A new community survey in Tuggeranong has shown a turnaround in support for light rail in the Valley, with almost three-quarters of people wanting light rail to proceed to Woden and then on to Tuggeranong.
The previous Tuggeranong Community Council survey showed a majority against light rail and might reflect growing acceptance of it as a mass transit technology.
But before the Government celebrates, it should take a deeper look at the survey results which also show that three-quarters of respondents drive their own car to work and that 40 per cent said they no longer use public transport since the bus network changes.
It also revealed that 43 per cent who do take the bus say their journeys are now longer.
More people work in Civic (25 per cent) than in Tuggeranong, reflecting the Valley’s large commuter population.
When asked about What improvements would make the current bus network and timetable for the Tuggeranong region better?, the overwhelming response was for more and more frequent buses and better routes.
A few commented that there should be more express services and services on the weekend, better connection times, and more direct routes to the city, the council says.
Community council president Jeffrey Bollard says people are agnostic about how they travel, it’s the door-to-door commute time that counts.
”If light rail was a fast, efficient link between the Tuggeranong Valley, Woden, Civic and other parts of town, people would be keen for it,” he said.
Mr Boll said feelings were mixed but people thought if there was going to be light rail to Woden, Tuggeranong should not be isolated.
The bus changes, with its emphasis on Rapid routes at the expense of local ones, meant many people now had long walks to a Rapid stop or were having to backtrack to pick up a Rapid bus.
He said buses servicing west Kambah area were also now not going straight to Woden but via Weston Creek.
”We’re getting different sorts of commute times, you’ll see that the travel times have basically gone up for people using public transport,” Mr Bollard said.
He said light rail would also face the same problems as buses due to Tuggeranong’s layout, road network and lack of a central hub.
”Quite frankly if you bring light rail onto Tuggeranong, where does it go though to capture people,” Mr Bollard said.
”Our town centre is on the edge of the population centre as opposed to other town centres.”
If there was a line from growing Greenway to Woden, people were going to end up backtracking to get on to the light rail, Mr Bollard said.
The government is developing light rail Stage 2 to Woden in two stages – the first to Commonwealth Park, and then across the lake through the Parliamentary Zone.
Stage 2A is expected to be running by 2024. The more complex and expensive Stage 2B is going through the approvals process with the Commonwealth.
Any extension to Tuggeranong will have to wait for Stage 3 linking the city to Belconnen.
The ACT Government’s $14 billion Infrastructure Plan says Stage 3 would then extend to Canberra Airport via the Russell Defence precinct.

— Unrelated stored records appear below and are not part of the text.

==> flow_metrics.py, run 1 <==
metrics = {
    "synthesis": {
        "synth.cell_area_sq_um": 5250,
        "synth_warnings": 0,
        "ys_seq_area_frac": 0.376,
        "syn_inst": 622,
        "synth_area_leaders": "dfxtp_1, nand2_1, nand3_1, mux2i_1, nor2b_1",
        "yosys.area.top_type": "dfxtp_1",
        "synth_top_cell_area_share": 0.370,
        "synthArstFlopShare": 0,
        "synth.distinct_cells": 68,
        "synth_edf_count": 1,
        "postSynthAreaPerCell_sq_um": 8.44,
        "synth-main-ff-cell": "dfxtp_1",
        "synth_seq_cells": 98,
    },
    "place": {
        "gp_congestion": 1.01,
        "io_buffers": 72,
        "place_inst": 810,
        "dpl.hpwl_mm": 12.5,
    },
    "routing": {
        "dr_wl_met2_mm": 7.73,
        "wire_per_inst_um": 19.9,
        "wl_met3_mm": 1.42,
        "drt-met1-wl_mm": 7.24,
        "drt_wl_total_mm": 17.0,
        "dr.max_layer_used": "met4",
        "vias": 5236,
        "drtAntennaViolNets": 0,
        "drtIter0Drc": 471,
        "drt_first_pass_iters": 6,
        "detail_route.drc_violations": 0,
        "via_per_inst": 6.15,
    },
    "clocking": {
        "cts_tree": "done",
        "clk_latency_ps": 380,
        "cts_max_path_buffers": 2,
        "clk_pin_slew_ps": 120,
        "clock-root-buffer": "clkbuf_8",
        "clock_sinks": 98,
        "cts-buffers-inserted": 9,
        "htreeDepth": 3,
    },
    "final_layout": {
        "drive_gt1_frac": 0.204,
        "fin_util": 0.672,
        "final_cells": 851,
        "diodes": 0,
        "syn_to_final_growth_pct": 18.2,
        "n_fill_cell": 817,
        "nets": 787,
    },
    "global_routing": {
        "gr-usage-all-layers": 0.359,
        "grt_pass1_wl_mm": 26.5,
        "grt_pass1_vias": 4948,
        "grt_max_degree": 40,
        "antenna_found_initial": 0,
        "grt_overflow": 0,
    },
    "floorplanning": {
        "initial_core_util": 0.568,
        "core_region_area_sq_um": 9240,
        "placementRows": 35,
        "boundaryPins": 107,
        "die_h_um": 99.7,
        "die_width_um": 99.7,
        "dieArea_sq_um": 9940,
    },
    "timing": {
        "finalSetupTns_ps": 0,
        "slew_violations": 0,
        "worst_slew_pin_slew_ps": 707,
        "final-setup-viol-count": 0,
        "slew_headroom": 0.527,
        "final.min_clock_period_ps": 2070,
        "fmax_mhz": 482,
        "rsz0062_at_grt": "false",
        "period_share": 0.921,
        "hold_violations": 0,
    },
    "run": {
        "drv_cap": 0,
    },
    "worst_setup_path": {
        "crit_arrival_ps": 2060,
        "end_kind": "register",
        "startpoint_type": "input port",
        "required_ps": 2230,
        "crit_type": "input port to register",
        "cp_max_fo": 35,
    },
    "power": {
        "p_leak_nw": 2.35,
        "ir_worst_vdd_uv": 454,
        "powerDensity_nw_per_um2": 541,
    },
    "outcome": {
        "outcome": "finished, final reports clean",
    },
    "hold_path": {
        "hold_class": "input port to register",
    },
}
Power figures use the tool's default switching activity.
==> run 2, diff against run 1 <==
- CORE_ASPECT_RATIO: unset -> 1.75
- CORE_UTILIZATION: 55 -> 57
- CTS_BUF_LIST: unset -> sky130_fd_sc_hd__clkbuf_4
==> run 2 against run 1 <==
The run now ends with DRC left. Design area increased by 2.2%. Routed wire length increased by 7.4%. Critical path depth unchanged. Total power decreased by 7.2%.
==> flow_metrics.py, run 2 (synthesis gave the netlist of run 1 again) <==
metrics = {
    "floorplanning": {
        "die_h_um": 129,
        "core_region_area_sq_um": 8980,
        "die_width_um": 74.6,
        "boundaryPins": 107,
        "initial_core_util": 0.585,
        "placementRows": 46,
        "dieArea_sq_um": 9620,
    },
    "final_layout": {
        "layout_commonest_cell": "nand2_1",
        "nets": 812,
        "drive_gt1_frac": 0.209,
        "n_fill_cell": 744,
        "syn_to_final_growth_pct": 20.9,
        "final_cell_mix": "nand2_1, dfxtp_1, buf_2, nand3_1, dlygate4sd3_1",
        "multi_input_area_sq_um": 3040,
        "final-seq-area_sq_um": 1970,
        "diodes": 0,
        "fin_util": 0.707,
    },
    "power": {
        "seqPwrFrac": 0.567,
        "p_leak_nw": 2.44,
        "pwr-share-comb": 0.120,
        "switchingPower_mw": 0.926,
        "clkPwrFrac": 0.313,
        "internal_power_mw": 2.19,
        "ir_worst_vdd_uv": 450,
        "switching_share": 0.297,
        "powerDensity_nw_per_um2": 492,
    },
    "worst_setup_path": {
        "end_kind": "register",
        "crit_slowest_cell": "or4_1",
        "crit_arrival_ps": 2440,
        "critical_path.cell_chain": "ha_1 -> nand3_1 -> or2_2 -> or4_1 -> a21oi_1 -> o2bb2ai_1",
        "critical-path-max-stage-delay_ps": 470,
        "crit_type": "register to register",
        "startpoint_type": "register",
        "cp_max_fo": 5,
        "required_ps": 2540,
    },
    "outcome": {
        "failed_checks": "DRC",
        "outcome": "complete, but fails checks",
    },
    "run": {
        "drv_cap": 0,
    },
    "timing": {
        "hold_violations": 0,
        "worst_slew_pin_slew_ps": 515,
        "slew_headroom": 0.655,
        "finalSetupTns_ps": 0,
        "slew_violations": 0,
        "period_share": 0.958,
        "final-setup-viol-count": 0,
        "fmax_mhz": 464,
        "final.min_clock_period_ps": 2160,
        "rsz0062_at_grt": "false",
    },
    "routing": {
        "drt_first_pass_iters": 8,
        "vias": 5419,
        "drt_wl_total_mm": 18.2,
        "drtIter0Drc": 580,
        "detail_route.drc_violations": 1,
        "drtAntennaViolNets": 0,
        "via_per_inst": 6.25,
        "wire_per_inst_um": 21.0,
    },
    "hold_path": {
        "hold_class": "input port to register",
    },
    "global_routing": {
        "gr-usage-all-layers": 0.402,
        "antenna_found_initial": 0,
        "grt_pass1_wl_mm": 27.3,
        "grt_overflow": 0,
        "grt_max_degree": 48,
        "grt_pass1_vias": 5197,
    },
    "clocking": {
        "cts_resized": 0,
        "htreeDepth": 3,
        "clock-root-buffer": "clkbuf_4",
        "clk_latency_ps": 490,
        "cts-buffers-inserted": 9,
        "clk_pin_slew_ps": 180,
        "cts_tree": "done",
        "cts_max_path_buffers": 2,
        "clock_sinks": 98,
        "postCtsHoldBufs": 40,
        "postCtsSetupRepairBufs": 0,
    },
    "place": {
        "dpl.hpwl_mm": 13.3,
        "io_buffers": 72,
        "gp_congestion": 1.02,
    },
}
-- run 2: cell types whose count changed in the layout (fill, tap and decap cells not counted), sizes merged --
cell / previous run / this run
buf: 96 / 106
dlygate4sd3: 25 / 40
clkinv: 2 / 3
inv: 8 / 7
==> config.mk <==
export PLATFORM = sky130hd
export DESIGN_NAME = seac_top
export DESIGN_NICKNAME = d
export VERILOG_FILES = /design/src/core/seac_pkg.sv /design/src/core/seac_sync.sv /design/src/core/seac_top.sv
export VERILOG_INCLUDE_DIRS = /design/src /design/src/core
export SDC_FILE = /design/constraint.sdc
export NUM_CORES = 1
export LEC_CHECK = 0
export BUFFER_PORTS_ARGS = -buffer_cell sky130_fd_sc_hd__buf_2
export CAP_MARGIN = 30
export CORE_MARGIN = 5
export CORE_UTILIZATION = 60
export CTS_CLUSTER_DIAMETER = 80
export CTS_CLUSTER_SIZE = 14
export DETAILED_ROUTE_END_ITERATION = 16
export PLACE_DENSITY = 0.81
export SETUP_SLACK_MARGIN = 0.1
export SLEW_MARGIN = 30
export SYNTH_ARGS = -nofsm -noshare
export SYNTH_HDL_FRONTEND = slang
export SYNTH_HIERARCHICAL = 1
export SYNTH_SLANG_ARGS = --single-unit
==> constraint.sdc <==
create_clock -name core_clk_in -period 3.9 [get_ports core_clk_in]
set_clock_uncertainty 0.15 [all_clocks]
set_input_delay 0.39 -clock core_clk_in [delete_from_list [all_inputs] [get_ports core_clk_in]]
set_output_delay 0.39 -clock core_clk_in [all_outputs]
set_load 0.05 [all_outputs]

It says a line to Belconnen will link key facilities like Calvary Hospital, the University of Canberra, the Australian Institute of Sport and the Australian National University, and with 30,000 new residents at Ginninderry in the coming decades, it was the ‘natural choice’ for Stage 3.
Stage 4 to the Tuggeranong Town Centre will travel via Mawson, and will set off a new round of development along the line that the plan says will support local businesses and provide an economic boost for group centres in Mawson, Wanniassa and Kambah.